→ **Task objective**: Quote exactly the lines spanning from the top of the data below to the line that contains "- CORE_ASPECT_RATIO: default -> 0.7", including both.

Saved entries
◆ ◆ ◆

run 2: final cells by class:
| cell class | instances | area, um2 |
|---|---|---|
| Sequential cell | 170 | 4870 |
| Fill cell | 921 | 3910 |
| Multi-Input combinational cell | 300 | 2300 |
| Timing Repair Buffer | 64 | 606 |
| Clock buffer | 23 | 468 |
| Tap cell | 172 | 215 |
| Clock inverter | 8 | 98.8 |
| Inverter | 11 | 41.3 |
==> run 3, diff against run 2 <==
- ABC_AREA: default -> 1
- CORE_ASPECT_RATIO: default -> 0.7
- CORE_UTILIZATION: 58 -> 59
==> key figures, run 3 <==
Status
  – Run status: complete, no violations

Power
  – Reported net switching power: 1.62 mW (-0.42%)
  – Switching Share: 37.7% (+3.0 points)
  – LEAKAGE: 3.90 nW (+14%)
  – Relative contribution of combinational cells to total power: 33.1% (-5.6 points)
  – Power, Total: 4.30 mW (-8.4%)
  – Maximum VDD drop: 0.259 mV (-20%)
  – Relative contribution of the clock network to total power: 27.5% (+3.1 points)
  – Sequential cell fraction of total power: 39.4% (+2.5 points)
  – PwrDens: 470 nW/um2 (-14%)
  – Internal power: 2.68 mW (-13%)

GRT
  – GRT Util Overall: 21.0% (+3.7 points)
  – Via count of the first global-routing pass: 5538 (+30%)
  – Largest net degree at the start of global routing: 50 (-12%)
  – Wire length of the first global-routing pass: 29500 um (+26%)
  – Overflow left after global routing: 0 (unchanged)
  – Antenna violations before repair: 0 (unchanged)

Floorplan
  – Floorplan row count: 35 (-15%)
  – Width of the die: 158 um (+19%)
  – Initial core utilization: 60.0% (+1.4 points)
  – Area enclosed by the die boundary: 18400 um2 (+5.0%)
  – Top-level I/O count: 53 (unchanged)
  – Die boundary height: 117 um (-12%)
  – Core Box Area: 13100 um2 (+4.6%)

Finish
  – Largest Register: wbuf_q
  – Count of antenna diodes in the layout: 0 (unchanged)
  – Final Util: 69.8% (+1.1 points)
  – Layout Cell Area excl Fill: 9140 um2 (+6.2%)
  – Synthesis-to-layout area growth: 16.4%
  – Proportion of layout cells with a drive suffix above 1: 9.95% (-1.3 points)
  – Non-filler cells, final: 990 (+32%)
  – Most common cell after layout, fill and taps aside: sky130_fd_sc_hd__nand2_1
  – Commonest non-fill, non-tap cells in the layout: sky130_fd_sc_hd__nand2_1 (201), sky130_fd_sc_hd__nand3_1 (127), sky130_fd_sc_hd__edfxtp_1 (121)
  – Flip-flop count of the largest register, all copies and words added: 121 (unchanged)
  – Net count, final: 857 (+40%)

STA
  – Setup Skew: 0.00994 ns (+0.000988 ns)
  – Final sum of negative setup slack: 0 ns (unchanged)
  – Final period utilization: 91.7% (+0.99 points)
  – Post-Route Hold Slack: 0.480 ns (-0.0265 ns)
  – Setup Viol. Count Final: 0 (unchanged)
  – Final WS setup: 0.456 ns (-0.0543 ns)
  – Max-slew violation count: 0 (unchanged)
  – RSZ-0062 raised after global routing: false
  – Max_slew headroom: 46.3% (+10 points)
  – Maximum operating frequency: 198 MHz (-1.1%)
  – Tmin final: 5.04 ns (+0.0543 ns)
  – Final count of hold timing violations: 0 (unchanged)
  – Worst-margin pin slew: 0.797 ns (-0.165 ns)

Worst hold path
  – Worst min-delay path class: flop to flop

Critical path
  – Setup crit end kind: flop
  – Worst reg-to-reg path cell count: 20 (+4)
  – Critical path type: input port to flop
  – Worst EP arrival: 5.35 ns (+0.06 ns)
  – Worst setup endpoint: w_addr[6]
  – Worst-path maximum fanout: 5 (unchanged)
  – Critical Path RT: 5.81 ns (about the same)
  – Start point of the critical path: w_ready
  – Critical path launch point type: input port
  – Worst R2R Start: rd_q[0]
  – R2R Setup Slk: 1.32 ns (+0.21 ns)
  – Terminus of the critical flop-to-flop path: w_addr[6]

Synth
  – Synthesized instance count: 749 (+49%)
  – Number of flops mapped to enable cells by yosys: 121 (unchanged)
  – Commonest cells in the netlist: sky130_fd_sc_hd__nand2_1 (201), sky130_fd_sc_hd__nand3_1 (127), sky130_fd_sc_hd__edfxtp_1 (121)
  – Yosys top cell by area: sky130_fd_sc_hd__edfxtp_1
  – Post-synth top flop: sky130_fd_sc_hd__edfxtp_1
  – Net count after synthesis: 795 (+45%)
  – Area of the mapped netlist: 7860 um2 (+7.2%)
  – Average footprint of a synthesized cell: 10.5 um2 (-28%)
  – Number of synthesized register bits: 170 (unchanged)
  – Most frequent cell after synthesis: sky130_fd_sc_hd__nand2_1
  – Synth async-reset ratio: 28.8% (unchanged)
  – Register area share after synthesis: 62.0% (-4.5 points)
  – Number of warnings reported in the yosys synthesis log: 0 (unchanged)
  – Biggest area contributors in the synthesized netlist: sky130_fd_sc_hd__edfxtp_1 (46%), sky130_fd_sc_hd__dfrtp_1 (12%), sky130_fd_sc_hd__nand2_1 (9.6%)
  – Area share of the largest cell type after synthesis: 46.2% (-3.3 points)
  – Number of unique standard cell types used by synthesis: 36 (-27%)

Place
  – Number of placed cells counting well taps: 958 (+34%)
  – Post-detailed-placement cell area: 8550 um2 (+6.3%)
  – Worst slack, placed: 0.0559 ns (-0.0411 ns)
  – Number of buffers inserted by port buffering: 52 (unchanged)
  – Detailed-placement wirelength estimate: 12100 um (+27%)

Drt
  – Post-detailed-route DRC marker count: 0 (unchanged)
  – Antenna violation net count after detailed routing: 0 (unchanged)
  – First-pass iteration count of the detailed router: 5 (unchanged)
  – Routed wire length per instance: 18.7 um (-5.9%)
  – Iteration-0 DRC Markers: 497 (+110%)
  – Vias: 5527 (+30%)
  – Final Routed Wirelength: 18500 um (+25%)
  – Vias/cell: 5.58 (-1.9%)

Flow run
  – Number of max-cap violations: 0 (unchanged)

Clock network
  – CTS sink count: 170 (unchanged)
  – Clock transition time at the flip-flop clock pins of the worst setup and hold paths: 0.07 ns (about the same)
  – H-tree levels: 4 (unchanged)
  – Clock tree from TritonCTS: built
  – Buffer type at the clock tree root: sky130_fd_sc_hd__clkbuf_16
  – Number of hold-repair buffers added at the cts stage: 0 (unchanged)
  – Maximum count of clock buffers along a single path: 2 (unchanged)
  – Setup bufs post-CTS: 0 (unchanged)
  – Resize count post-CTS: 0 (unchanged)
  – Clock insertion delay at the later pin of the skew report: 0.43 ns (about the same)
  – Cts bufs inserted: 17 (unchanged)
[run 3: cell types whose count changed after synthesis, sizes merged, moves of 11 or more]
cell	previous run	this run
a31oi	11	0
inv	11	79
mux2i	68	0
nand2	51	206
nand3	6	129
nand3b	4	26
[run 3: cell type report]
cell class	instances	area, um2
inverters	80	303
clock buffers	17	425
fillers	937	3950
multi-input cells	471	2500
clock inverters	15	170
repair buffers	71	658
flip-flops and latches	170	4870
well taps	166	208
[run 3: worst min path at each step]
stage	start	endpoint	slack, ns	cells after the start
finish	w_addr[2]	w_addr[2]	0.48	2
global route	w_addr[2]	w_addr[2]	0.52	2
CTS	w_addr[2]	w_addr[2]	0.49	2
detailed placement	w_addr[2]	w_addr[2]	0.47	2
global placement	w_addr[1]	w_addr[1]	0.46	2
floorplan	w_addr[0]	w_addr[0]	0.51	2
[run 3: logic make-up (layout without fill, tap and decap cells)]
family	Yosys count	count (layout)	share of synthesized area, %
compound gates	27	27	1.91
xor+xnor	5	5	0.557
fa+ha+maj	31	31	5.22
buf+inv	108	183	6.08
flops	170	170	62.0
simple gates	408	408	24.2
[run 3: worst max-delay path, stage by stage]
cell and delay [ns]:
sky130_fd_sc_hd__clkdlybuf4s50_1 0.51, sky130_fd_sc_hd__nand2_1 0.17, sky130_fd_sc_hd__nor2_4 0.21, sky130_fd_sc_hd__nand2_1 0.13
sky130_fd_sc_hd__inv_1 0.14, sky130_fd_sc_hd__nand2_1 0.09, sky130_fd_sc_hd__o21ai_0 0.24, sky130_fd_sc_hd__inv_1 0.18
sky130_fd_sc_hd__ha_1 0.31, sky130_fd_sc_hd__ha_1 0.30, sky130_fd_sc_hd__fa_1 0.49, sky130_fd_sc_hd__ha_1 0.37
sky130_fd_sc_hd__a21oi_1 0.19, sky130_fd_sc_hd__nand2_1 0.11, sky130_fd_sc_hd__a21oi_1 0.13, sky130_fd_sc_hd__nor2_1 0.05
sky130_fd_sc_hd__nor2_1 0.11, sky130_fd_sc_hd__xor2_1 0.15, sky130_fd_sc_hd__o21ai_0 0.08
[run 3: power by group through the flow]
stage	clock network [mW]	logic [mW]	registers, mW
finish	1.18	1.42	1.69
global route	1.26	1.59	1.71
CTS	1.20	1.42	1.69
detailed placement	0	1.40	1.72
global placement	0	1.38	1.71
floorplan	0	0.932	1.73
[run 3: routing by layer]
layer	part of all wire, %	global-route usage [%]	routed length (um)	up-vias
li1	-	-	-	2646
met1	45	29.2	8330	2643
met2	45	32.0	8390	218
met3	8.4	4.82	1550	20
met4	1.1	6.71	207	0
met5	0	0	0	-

◆ ◆ ◆

→ **Answer to the exercise**:
run 2: final cells by class:
| cell class | instances | area, um2 |
|---|---|---|
| Sequential cell | 170 | 4870 |
| Fill cell | 921 | 3910 |
| Multi-Input combinational cell | 300 | 2300 |
| Timing Repair Buffer | 64 | 606 |
| Clock buffer | 23 | 468 |
| Tap cell | 172 | 215 |
| Clock inverter | 8 | 98.8 |
| Inverter | 11 | 41.3 |
==> run 3, diff against run 2 <==
- ABC_AREA: default -> 1
- CORE_ASPECT_RATIO: default -> 0.7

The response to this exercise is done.